Radu Tudoran Tue, 25 Jul 2017 08:49:13 -0700

Hi,

I think this is an interesting discussion and I would like to add some issues 
and give some feedback.


- For supporting the join we do not only need to think of the time but also on 
the null values. For example if you have a LEFT (or RIGHT) JOIN between items 
of 2 input streams, and the secondary input is not available you should still 
emit Row.of(event1, null)...as far as I know if you need to 
serialize/deserialize null values to send them they do not work. So we should 
include this scenario in the discussions
-If we will have multiple timestamp in an (output) event, one question is how 
to select afterwards which is the primary time field on which to operate.

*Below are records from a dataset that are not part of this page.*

===== src/design/lime_pkg.sv =====
// shared constants and types for the literal and indirect move execution block
// Function
// - load_bank_literal writes its literal (0..31) into the 5-bit bank_select_reg and touches no status flag.
// - load_pc_latch_literal writes its 7-bit literal (0..127) into pc_high_latch and touches no status flag.
// - load_accum_literal writes its 8-bit literal into the accumulator in one cycle and touches no status flag.
// - store_accum_to_file copies the accumulator to the file register at a 7-bit address; nothing else changes.
// - store_accum_indirect decodes pointer_update_mode 00/01/10/11 as pre-inc, pre-dec, post-inc, post-dec by one.
// - the relative form writes to pointer plus a signed offset of -32..31 and leaves the pointer unchanged.
// - indirect_access_alias has no storage; an access to it goes to the address held in the selected pointer_reg.
// - each 16-bit pointer_reg wraps modulo 2^16 when stepped past FFFFh or below 0000h.
// - pointer steps and the indirect store never modify any status flag, wrap included.
// - the configuration load copies the accumulator to the timing configuration register in one cycle, no flags.
package lime_pkg;
    localparam int INSTR_W = 14;
    localparam int ADDR_W = 16;
    localparam int DATA_W = 8;
    localparam int BANK_W = 5;
    localparam int LATCH_W = 7;
    localparam int FILE_W = 7;
    localparam int OFFS_W = 6;
    // opcode field position and width inside the instruction word
    localparam int OPC_MSB = 13;
    localparam int OPC_LSB = 10;
    // field positions of the indirect forms
    localparam int IND_SEL_BIT = 2;
    localparam int REL_SEL_BIT = 6;
    // file addresses inside a bank that stand for the two indirect aliases
    localparam logic [FILE_W-1:0] ALIAS0_ADDR = 7'h00;
    localparam logic [FILE_W-1:0] ALIAS1_ADDR = 7'h01;
    // reset values
    localparam logic [DATA_W-1:0] ACCUM_RST = 8'h00;
    localparam logic [BANK_W-1:0] BANK_RST = 5'h00;
    localparam logic [LATCH_W-1:0] LATCH_RST = 7'h00;
    localparam logic [DATA_W-1:0] TCFG_RST = 8'hFF;
    localparam logic [ADDR_W-1:0] PTR_RST = 16'h0000;
    localparam logic [ADDR_W-1:0] PTR_ONE = 16'h0001;
    // opcode values
    typedef enum logic [3:0] {
        LIME_OP_NOP = 4'h0,
        LIME_OP_BANK = 4'h1,
        LIME_OP_LATCH = 4'h2,
        LIME_OP_ACCUM = 4'h3,
        LIME_OP_STFILE = 4'h4,
        LIME_OP_STIND = 4'h5,
        LIME_OP_STREL = 4'h6,
        LIME_OP_TCFG = 4'h7
    } lime_op_t;
    // pointer_update_mode encodings
    localparam logic [1:0] MODE_PRE_INC = 2'h0;
    localparam logic [1:0] MODE_PRE_DEC = 2'h1;
    localparam logic [1:0] MODE_POST_INC = 2'h2;
    localparam logic [1:0] MODE_POST_DEC = 2'h3;
endpackage : lime_pkg


===== src/design/lime_pointer_unit.sv =====
// two 16-bit indirect pointers with step, relative offset and external load
`timescale 1ns/1ps
module lime_pointer_unit (
    input wire logic clk_sys,
    input wire logic rst,
    input wire logic step_en,
    input wire logic rel_en,
    input wire logic sel,
    input wire logic [1:0] pointer_update_mode,
    input wire logic signed [lime_pkg::OFFS_W-1:0] offset,
    input wire logic load_en,
    input wire logic load_sel,
    input wire logic [lime_pkg::ADDR_W-1:0] load_value,
    output logic [lime_pkg::ADDR_W-1:0] eff_addr,
    output logic [lime_pkg::ADDR_W-1:0] pointer_reg0,
    output logic [lime_pkg::ADDR_W-1:0] pointer_reg1
);
    import lime_pkg::*;

    // one step up or down; 16-bit result drops the carry so the pointer wraps
    function automatic logic [ADDR_W-1:0] lime_step(input logic [ADDR_W-1:0] p, input logic down);
        lime_step = down ? p - PTR_ONE : p + PTR_ONE;
    endfunction : lime_step

    ////////////////////////////////////////////////////////////////////////
    // selection and address arithmetic
    wire [ADDR_W-1:0] cur = sel ? pointer_reg1 : pointer_reg0;
    wire down = pointer_update_mode[0];
    wire is_pre = ~pointer_update_mode[1];
    wire [ADDR_W-1:0] stepped = lime_step(cur, down);
    wire [ADDR_W-1:0] off_ext = {{(ADDR_W-OFFS_W){offset[OFFS_W-1]}}, offset};
    wire [ADDR_W-1:0] rel_addr = cur + off_ext;
    assign eff_addr = rel_en ? rel_addr : (is_pre ? stepped : cur);
    wire upd0 = step_en & ~rel_en & ~sel;
    wire upd1 = step_en & ~rel_en & sel;

    ////////////////////////////////////////////////////////////////////////
    // pointer registers; a step in the same cycle as an external load wins
    always_ff @(posedge clk_sys or posedge rst) begin
        if (rst) begin
            pointer_reg0 <= PTR_RST;
            pointer_reg1 <= PTR_RST;
        end else begin
            if (upd0) begin
                pointer_reg0 <= stepped;
            end else if (load_en && !load_sel) begin
                pointer_reg0 <= load_value;
            end
            if (upd1) begin
                pointer_reg1 <= stepped;
            end else if (load_en && load_sel) begin
                pointer_reg1 <= load_value;
            end
        end
    end
endmodule : lime_pointer_unit


===== src/design/lime_move_exec.sv =====
// execution of literal loads, accumulator stores and indirect stores
`timescale 1ns/1ps
module lime_move_exec (
    input wire logic clk_sys,
    input wire logic rst,
    input wire logic instr_valid,
    input wire logic [lime_pkg::INSTR_W-1:0] instr_word,
    input wire logic ptr_load_en,
    input wire logic ptr_load_sel,
    input wire logic [lime_pkg::ADDR_W-1:0] ptr_load_value,
    output logic instr_taken,
    output logic mem_we,
    output logic [lime_pkg::ADDR_W-1:0] mem_addr,
    output logic [lime_pkg::DATA_W-1:0] mem_wdata,
    output logic [lime_pkg::DATA_W-1:0] accum,
    output logic [lime_pkg::BANK_W-1:0] bank_select_reg,
    output logic [lime_pkg::LATCH_W-1:0] pc_high_latch,
    output logic [lime_pkg::DATA_W-1:0] timing_cfg,
    output logic [lime_pkg::ADDR_W-1:0] pointer_reg0,
    output logic [lime_pkg::ADDR_W-1:0] pointer_reg1,
    output logic status_we
);
    import lime_pkg::*;

    ////////////////////////////////////////////////////////////////////////
    // instruction decode; opcodes outside this group are left to other units
    wire [3:0] opc = instr_word[OPC_MSB:OPC_LSB];
    wire is_bank = instr_valid && (opc == LIME_OP_BANK);
    wire is_latch = instr_valid && (opc == LIME_OP_LATCH);
    wire is_accum = instr_valid && (opc == LIME_OP_ACCUM);
    wire is_stfile = instr_valid && (opc == LIME_OP_STFILE);
    wire is_stind = instr_valid && (opc == LIME_OP_STIND);
    wire is_strel = instr_valid && (opc == LIME_OP_STREL);
    wire is_tcfg = instr_valid && (opc == LIME_OP_TCFG);
    wire is_nop = instr_valid && (opc == LIME_OP_NOP);
    assign instr_taken = is_bank | is_latch | is_accum | is_stfile | is_stind | is_strel | is_tcfg | is_nop;

    // operand fields
    wire [BANK_W-1:0] lit_bank = instr_word[BANK_W-1:0];
    wire [LATCH_W-1:0] lit_latch = instr_word[LATCH_W-1:0];
    wire [DATA_W-1:0] lit_accum = instr_word[DATA_W-1:0];
    wire [FILE_W-1:0] file_addr = instr_word[FILE_W-1:0];
    wire [1:0] ind_mode = instr_word[1:0];
    wire [OFFS_W-1:0] rel_off = instr_word[OFFS_W-1:0];

    ////////////////////////////////////////////////////////////////////////
    // a direct store to an alias address is turned into an indirect store
    wire hit_alias0 = is_stfile && (file_addr == ALIAS0_ADDR);
    wire hit_alias1 = is_stfile && (file_addr == ALIAS1_ADDR);
    wire via_ptr = is_stind | is_strel | hit_alias0 | hit_alias1;
    // alias access reads the pointer as is: relative form with zero offset
    wire use_rel = is_strel | hit_alias0 | hit_alias1;
    wire ptr_sel = is_stind ? instr_word[IND_SEL_BIT] : (is_strel ? instr_word[REL_SEL_BIT] : hit_alias1);
    wire [OFFS_W-1:0] ptr_off = is_strel ? rel_off : {OFFS_W{1'b0}};
    wire [ADDR_W-1:0] ind_addr;
    wire [ADDR_W-1:0] dir_addr = {{(ADDR_W-BANK_W-FILE_W){1'b0}}, bank_select_reg, file_addr};
    wire [ADDR_W-1:0] next_mem_addr = via_ptr ? ind_addr : dir_addr;
    wire next_mem_we = is_stfile | is_stind | is_strel;

    lime_pointer_unit u_ptr (
        .clk_sys(clk_sys),
        .rst(rst),
        .step_en(is_stind),
        .rel_en(use_rel),
        .sel(ptr_sel),
        .pointer_update_mode(ind_mode),
        .offset(ptr_off),
        .load_en(ptr_load_en),
        .load_sel(ptr_load_sel),
        .load_value(ptr_load_value),
        .eff_addr(ind_addr),
        .pointer_reg0(pointer_reg0),
        .pointer_reg1(pointer_reg1)
    );

    ////////////////////////////////////////////////////////////////////////
    // none of these instructions writes a status flag, so the strobe stays low
    assign status_we = 1'h0;

    ////////////////////////////////////////////////////////////////////////
    // architectural registers of this group, one cycle per instruction
    always_ff @(posedge clk_sys or posedge rst) begin
        if (rst) begin
            accum <= ACCUM_RST;
            bank_select_reg <= BANK_RST;
            pc_high_latch <= LATCH_RST;
            timing_cfg <= TCFG_RST;
        end else begin
            if (is_accum) begin
                accum <= lit_accum;
            end
            if (is_bank) begin
                bank_select_reg <= lit_bank;
            end
            if (is_latch) begin
                pc_high_latch <= lit_latch;
            end
            if (is_tcfg) begin
                timing_cfg <= accum;
            end
        end
    end

    ////////////////////////////////////////////////////////////////////////
    // registered data-memory write port; the accumulator is never altered here
    always_ff @(posedge clk_sys or posedge rst) begin
        if (rst) begin
            mem_we <= 1'h0;
            mem_addr <= PTR_RST;
            mem_wdata <= ACCUM_RST;
        end else begin
            mem_we <= next_mem_we;
            if (next_mem_we) begin
                mem_addr <= next_mem_addr;
                mem_wdata <= accum;
            end
        end
    end
endmodule : lime_move_exec


===== config.mk =====
export PLATFORM = sky130hd
export DESIGN_NAME = lime_move_exec
export DESIGN_NICKNAME = d
export VERILOG_FILES = /design/src/design/lime_pkg.sv /design/src/design/lime_pointer_unit.sv /design/src/design/lime_move_exec.sv
export SDC_FILE = /design/constraint.sdc
export NUM_CORES = 1
export LEC_CHECK = 0
export BUFFER_PORTS_ARGS = -buffer_cell sky130_fd_sc_hd__buf_2
export CAP_MARGIN = 20
export CORE_MARGIN = 1.5
export CORE_UTILIZATION = 50
export DETAILED_ROUTE_END_ITERATION = 7
export MAX_ROUTING_LAYER = met4
export PLACE_DENSITY_LB_ADDON = 0.15
export SLEW_MARGIN = 20
export SYNTH_ARGS = -nofsm -noshare
export SYNTH_HDL_FRONTEND = slang
export SYNTH_SLANG_ARGS = --single-unit

===== constraint.sdc =====
create_clock -name clk_sys -period 3 [get_ports clk_sys]
set_input_delay 0.45 -clock clk_sys [delete_from_list [all_inputs] [get_ports clk_sys]]
set_output_delay 0.45 -clock clk_sys [all_outputs]
set_load 0.03 [all_outputs]

==> flow_summary.ini, run 1 <==
[run_status]
violations = setup timing
status = complete, but fails checks

[synth]
synth-seq-cells = 85
ys_warn_count = 0
synthCells = 628
yosysUniqueCellTypes = 66
syn-cell-area_um2 = 5720
synth_area_per_cell_um2 = 9.12
synth_top_flop_cell = dfrtp_1
synth-edff-count = 0
synthTopCellsByArea = dfrtp_1 (34%), mux2_2 (7.5%), ha_1 (5.7%)
async_flop_share_pct = 100
synth_seq_area_share_pct = 37.3
synth_top_area_cell = dfrtp_1
synth_top_area_share_pct = 33.7
syn-num-nets = 690

[place]
post_dp_cell_area_um2 = 7570
io_buffers = 118
dp.final_hpwl_um = 13600
dp_cells = 990
place.gp.congestion = 0.948

[cells_and_area]
final_layout_size_suffix_gt1_share_pct = 48.2
finalInstanceArea_um2 = 8550
synthToLayoutAreaGrowth_pct = 49.4
stdcell_count = 1034
largestRegisters = mem_addr: 16 flops, u_ptr.pointer_reg0: 16 flops, u_ptr.pointer_reg1: 16 flops
multi_input_area_um2 = 3940
diodes = 0
nNetsFinal = 951
fin_util_pct = 77.9
fill_cells = 739
seqCellArea_um2 = 2140

[floorplanning]
pin_count = 122
die_w_um = 110
core_um2 = 11000
die_area_um2 = 12100
die_y_um = 110
rows = 38
floorplan.initialDensity_pct = 52.1

[sta]
setup_viol = 29
hold_viol_final = 0
rsz0062_at_grt = true
finClkSkew_ns = 0.00703
min_period_over_period_pct = 119
fin_tns_setup_ns = -9.62
max_freq_mhz = 280
fin_ws_ns = -0.572
final_max_slew_viol_count = 0
tightest_slew_ns = 0.782
max-slew-margin-rel_pct = 47.6
final.min_clock_period_ns = 3.57

[routing]
drc = 0
wire_per_inst_um = 18.6
routed-via-count = 6116
drtAntennaViolNets = 0
wl_um = 19200
first_pass_iters = 5
first_iter_violations = 405
via_per_inst = 5.91

[grt]
grt_pass1_vias = 5581
grt_max_degree = 49
grt_overflow = 0
track_usage_pct = 31.5
antenna_found_initial = 0
grt_pass1_wl_um = 28400

[cts]
clk_pin_slew_ns = 0.07
cts_root_buf = clkbuf_16
clk_latency_ns = 0.35
cts_made_buffers = 9
clockBufferDepth = 2
cts_max_level = 3
hold_buffers = 0
cts_sinks = 85
cts_tree = done

[pwr]
p_leak_nw = 4.14
total_power_mw = 5.30
ir_worst_vdd_uv = 457
p_per_area_nw_per_um2 = 620

[worst_setup_path]
critPathArrivalTime_ns = 3.84
startpoint_type = primary input
path_class = in2reg
cp_max_fo = 4
cp-end-kind = flip-flop
worst_ep_required_time_ns = 3.27

[job]
cap_viol_max_count = 0

[min_path]
worst_hold_path_type = in2async
## area by class of cell
cell class	count	area share (%)
multi-input cells	497	46.0
flip-flops and latches	85	25.0
repair buffers	278	22.2
clock buffers	11	2.96
well taps	140	2.05
clock inverters	5	0.966
inverters	18	0.805
## kinds of logic after synthesis
logic type,count (synthesis),share of synthesized area (%)
buffers and inverters,46,3.34
other,1,0.0655
and+or+nand+nor,201,17.1
muxes,57,10.8
DFF,85,37.3
AOI/OAI and AO/OA,182,20.9
adders and majority gates,27,6.03
xor gates and xnor gates,29,4.44
## timing repair
action,in CTS,in global routing
resized for setup,47,57
pin swaps,33,35
hold endpoints to repair,0,0
setup endpoints to repair,31,31
setup buffers,15,16
cloned,0,0
## path summary, 6_finish.rpt
kind | to | slack (ns) | cells after the start | startpoint
worst max-delay path | u_ptr.pointer_reg0[12] | -0.57 | 20 | instr_word[12]
worst min-delay path | mem_addr[12] | 0.19 | 2 | rst
worst max register to register | mem_addr[10] | -0.17 | 17 | u_ptr.pointer_reg0[1]
worst min register to register | mem_wdata[3] | 0.47 | 2 | mem_wdata[3]
max in group asynchronous | timing_cfg[2] | 2.08 | 3 | rst
min in group clk_sys | accum[7] | 0.35 | 2 | instr_word[7]
## metal layers
layer / vias to the layer above / track usage [%] / share of wire, %
met3: 36 / 3.88 / 6.1
li1: 2827 / - / -
met5: - / - / 0
met4: 0 / 9.65 / 1.6
met2: 256 / 49.2 / 47
met1: 2997 / 42.9 / 45
## through the flow
step                      setup slack (ns)  hold WS (ns)
after floorplan                     -0.544         0.601
after global placement              -0.864         0.454
after detailed placement            -0.961         0.457
after CTS                           -0.440         0.212
after global routing                -0.678         0.238
final                               -0.572         0.188
## synthesized netlist by cell type (all sizes together), types with 3 or more instances
cell,count
and3b,3
nand3,11
inv,17
mux2i,19
nor4,3
a211oi,27
nor3,9
a22oi,5
xor2,9
xnor2,20
nand2,75
o21ai,45
o21a,5
a221oi,4
ha,26
a21o,7
or2,3
and3,18
buf,3
o211ai,3
nor2b,20
o22ai,3
dfrtp,77
a21oi,51
dfstp,8
nand2b,10
clkbuf,25
o31ai,3
mux2,38
a31oi,7
and2,3
nor2,38
## worst max-delay path, cell delays in order
cell and delay, ns:
buf_2 0.11, and3b_1 0.20, and4_4 0.22, buf_6 0.12, o311a_1 0.35, a21o_1 0.22, ha_4 0.27, nor2b_4 0.12
o21ai_2 0.13, a21o_1 0.17, a21oi_2 0.07, o21ai_2 0.19, a21oi_2 0.10, o41a_1 0.46, buf_4 0.16, a21oi_4 0.14
buf_4 0.13, buf_6 0.08, nand2_1 0.05, o21ai_0 0.08
## power by group
group	internal [mW]	total [mW]	switching (mW)
logic	1.04	2.46	1.41
registers	1.40	1.59	0.188
clock network	0.777	1.26	0.483
## placed cells by master (no fill, tap or decap), drive strengths merged, types with 4 or more instances in the layout
cell | synthesis | routed
a211oi | 27 | 27
a21o | 7 | 7
a21oi | 51 | 51
a221oi | 4 | 4
a22oi | 5 | 5
a31oi | 7 | 7
and3 | 18 | 18
buf | 3 | 278
clkbuf | 25 | 11
clkinv | 1 | 5
dfrtp | 77 | 77
dfstp | 8 | 8
ha | 26 | 26
inv | 17 | 16
mux2 | 38 | 38
mux2i | 19 | 19
nand2 | 75 | 75
nand2b | 10 | 10
nand3 | 11 | 11
nor2 | 38 | 38
nor2b | 20 | 20
nor3 | 9 | 9
o21a | 5 | 5
o21ai | 45 | 45
xnor2 | 20 | 20
xor2 | 9 | 9
No activity file was read; power rests on OpenSTA's default activity.
==> run 2, diff against run 1 <==
- CORE_MARGIN: 1.5 -> 1
==> flow_summary.ini, run 2 (synthesized netlist as in run 1, its figures left out) <==
[run_status]
status = complete, but fails checks
violations = setup timing

[sta]
max-slew-margin-rel_pct = 45.5
setup_viol = 32
fin_tns_setup_ns = -10.60
max_freq_mhz = 281
final_max_slew_viol_count = 0
finClkSkew_ns = 0.00716
rsz0062_at_grt = true
fin_ws_ns = -0.553
final.min_clock_period_ns = 3.55
tightest_slew_ns = 0.814
hold_viol_final = 0
min_period_over_period_pct = 118

[routing]
wl_um = 19200
routed-via-count = 6025
drc = 0
wire_per_inst_um = 18.6
via_per_inst = 5.83
first_pass_iters = 5
drtAntennaViolNets = 0
first_iter_violations = 368

[floorplanning]
die_w_um = 109
floorplan.initialDensity_pct = 52.1
die_area_um2 = 11900
rows = 38
die_y_um = 109
pin_count = 122
core_um2 = 11000

[grt]
met2_usage_pct = 52.6
grt_pass1_vias = 5899
grt_overflow = 0
met1_usage_pct = 44.1
busiest_layer = met2
grt_pass1_wl_um = 29700
track_usage_pct = 33.5
grt_max_degree = 35
grt_use_met3_pct = 5.56
antenna_found_initial = 0

[worst_setup_path]
regToRegSetupSlack_ns = -0.06
critPathArrivalTime_ns = 3.77
cp_slowest_stage_delay_ns = 0.45
slowest_stage = o41a_1
cp-end-kind = flip-flop
worst_ep_required_time_ns = 3.22
reg2reg_depth = 17
timing.rr.end = mem_addr[10]
crit_chain = buf_8 -> nor4_4 -> and4_4 -> o31ai_4 -> buf_6 -> buf_6 -> mux2_2 -> ha_1 -> and3_1 -> a21oi_1 -> inv_1 -> o41a_1 -> o21ai_2 -> nand2b_1 -> xnor2_2 -> a21oi_1
cp_max_fo = 11
path_class = in2reg
startpoint_type = primary input
startpoint = instr_word[2]
r2r-start = u_ptr.pointer_reg0[1]

[cts]
cts_tree = done
cts_made_buffers = 9
cts_max_level = 3
clk_pin_slew_ns = 0.07
cts_root_buf = clkbuf_16
clk_latency_ns = 0.34
clockBufferDepth = 2
hold_buffers = 0
cts_sinks = 85

[cells_and_area]
final_cell_mix = buf_4 (153), buf_2 (114), dfrtp_1 (77)
diodes = 0
final_layout_size_suffix_gt1_share_pct = 47.8
stdcell_count = 1033
finalInstanceArea_um2 = 8480
fin_util_pct = 77.2
synthToLayoutAreaGrowth_pct = 48.1
largestRegisters = mem_addr: 16 flops, u_ptr.pointer_reg0: 16 flops, u_ptr.pointer_reg1: 16 flops
layout_commonest_cell = buf_4
nNetsFinal = 950

[pwr]
ir_worst_vdd_uv = 445
p_int_mw = 3.13
swShare_pct = 40.1
p_per_area_nw_per_um2 = 617
p_leak_nw = 4.08
total_power_mw = 5.23
clockPowerShare_pct = 22.2
pwr-share-seq_pct = 30.4
p_sw_mw = 2.10
p_comb_share_pct = 47.5

[job]
cap_viol_max_count = 0

[place]
io_buffers = 118
dp_cells = 992
post_dp_cell_area_um2 = 7570
place.gp.congestion = 0.935
dp.final_hpwl_um = 13600

[min_path]
worst_hold_path_type = in2async
==> run 2: cell count changes in the layout (fill, tap and decap cells not counted), moves of 2 or more <==
| cell | change |
|---|---|
| buf_4 | +9 |
| clkinv_4 | -2 |
| ha_1 | -2 |
| a21oi_2 | -6 |
| clkinvlp_4 | +3 |
| a21oi_1 | +6 |
| inv_6 | +2 |
| buf_6 | -10 |
==> run 2: through the flow <==
stage / hold slack [ns] / setup WS [ns]
2_1_floorplan: 0.601 / -0.544
3_3_place_gp: 0.422 / -0.908
3_5_place_dp: 0.433 / -1.01
4_1_cts: 0.0717 / -0.471
5_1_grt: 0.0952 / -0.692
6_report: 0.0632 / -0.553
==> run 2: metal layers <==
layer	wire length, um	up-vias
met2	8930	272
met4	416	0
met3	1220	41
met1	8650	2899
li1	-	2813
met5	0	-
==> run 2: power groups by stage <==
stage,clock network (mW),registers [mW],logic [mW]
floorplan,0,2.05,0.859
global placement,0,1.59,2.11
detailed placement,0,1.60,2.17
CTS,1.17,1.58,2.31
global route,1.23,1.62,2.64
finish,1.16,1.59,2.48
==> run 2: what timing repair did <==
action / CTS / global route
setup buffers: 18 / 8
pin swaps: 43 / 36
cloned: 0 / 0
endpoints found under the setup margin: 31 / 34
gates resized for setup: 55 / 35
==> run 2: how the worst max path moves through the flow <==
stage,slack [ns],end,depth (start not counted)
CTS,-0.47,u_ptr.pointer_reg1[15],17
floorplan,-0.54,u_ptr.pointer_reg1[15],16
finish,-0.55,u_ptr.pointer_reg1[14],16
global route,-0.69,mem_addr[15],21
detailed placement,-1.01,u_ptr.pointer_reg0[14],18
global placement,-0.91,u_ptr.pointer_reg0[14],18
==> run 2: cell type report <==
type                    count  area, um^2
repair buffers            277        1840
flip-flops and latches     85        2140
inverters                  18        68.8
clock inverters             6        70.1
fillers                   742        2510
clock buffers              10         239
multi-input cells         497        3950
well taps                 140         175
==> run 2: worst max-delay path, delay by kind of cell <==
| family | cells | cell delay (ns) |
|---|---|---|
| AO/OA/AOI/OAI | 5 | 0.93 |
| AND/OR/NAND/NOR | 4 | 0.92 |
| buffers and inverters | 4 | 0.54 |
| adder cells (fa/ha/maj) | 1 | 0.35 |
| multiplexers | 1 | 0.33 |
| XOR/XNOR | 1 | 0.23 |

When 
we describe a query we might be able to specify (or we get this implicitly if 
we implement the carryon of the 2 timestamps)  Select T1.rowtime, T2.rowtime 
...but if the output of a query is the input of a new processing pipeline, 
then, do we support generally also that the input has 2 time fields? ...how do 
we deal with the 2 input fields (maybe I am missing something) further in the 
datastream pipeline that we build based on the output?
- For the case of proctime - do we need to carry 2 proctimes (the proctimes of 
the incoming events from each stream), or 1 proctime (as we operate on proctime 
and the combination of the 2 inputs can be considered as a new event, the 
current proctime on the machine can be considered the (proc)time reference for 
output event) or 3 proctimes (the 2 proctimes of the input plus the proctime 
when the new event was created)?
-Similar with the point above, for even time (which I am understanding as the 
time when the event was created...or do we understand them as a time carry 
within the event?) - when we join 2 events and output an event that is the 
result of the join - isn't this a new event detach from the source\input 
events? ... I would tend to say it is a new event and then as for proctime the 
event time of the new event is the current time when this output event was 
created. If we would accept this hypothesis then we would not need the 2 time 
input fields to be carried/managed implicitly.  If someone needs further down 
the computation pipeline, then in the query they would be selected explicitly 
from the input stream and projected in some fields to be carried (Select 
T1.rowtime as FormerTime1, T2.rowtime as FormerTime2, .... JOIN T1, 
T2...)...but they would not have the timestamp logic

..my 2 cents




Dr. Radu Tudoran
Staff Research Engineer - Big Data Expert
IT R&D Division


HUAWEI TECHNOLOGIES Duesseldorf GmbH
German Research Center
Munich Office
Riesstrasse 25, 80992 München

E-mail: [email protected]
Mobile: +49 15209084330
Telephone: +49 891588344173

HUAWEI TECHNOLOGIES Duesseldorf GmbH
Hansaallee 205, 40549 Düsseldorf, Germany, www.huawei.com
Registered Office: Düsseldorf, Register Court Düsseldorf, HRB 56063,
Managing Director: Bo PENG, Qiuen Peng, Shengli Wang
Sitz der Gesellschaft: Düsseldorf, Amtsgericht Düsseldorf, HRB 56063,
Geschäftsführer: Bo PENG, Qiuen Peng, Shengli Wang 
This e-mail and its attachments contain confidential information from HUAWEI, 
which is intended only for the person or entity whose address is listed above. 
Any use of the information contained herein in any way (including, but not 
limited to, total or partial disclosure, reproduction, or dissemination) by 
persons other than the intended recipient(s) is prohibited. If you receive this 
e-mail in error, please notify the sender by phone or email immediately and 
delete it!

-----Original Message-----
From: Fabian Hueske [mailto:[email protected]] 
Sent: Tuesday, July 25, 2017 4:22 PM
To: [email protected]
Subject: [DISCUSS] Table API / SQL internal timestamp handling

Hi everybody,

I'd like to propose and discuss some changes in the way how the Table API / SQL 
internally handles timestamps.

The Table API is implemented on top of the DataStream API. The DataStream API 
hides timestamps from users in order to ensure that timestamps and watermarks 
are aligned. Instead users assign timestamps and watermarks once (usually at 
the source or in a subsequent operator) and let the system handle the 
timestamps from there on. Timestamps are stored in the timestamp field of the 
StreamRecord which is a holder for the user record and the timestamp. 
DataStream operators that depend on time (time-windows, process function, ...) 
access the timestamp from the StreamRecord.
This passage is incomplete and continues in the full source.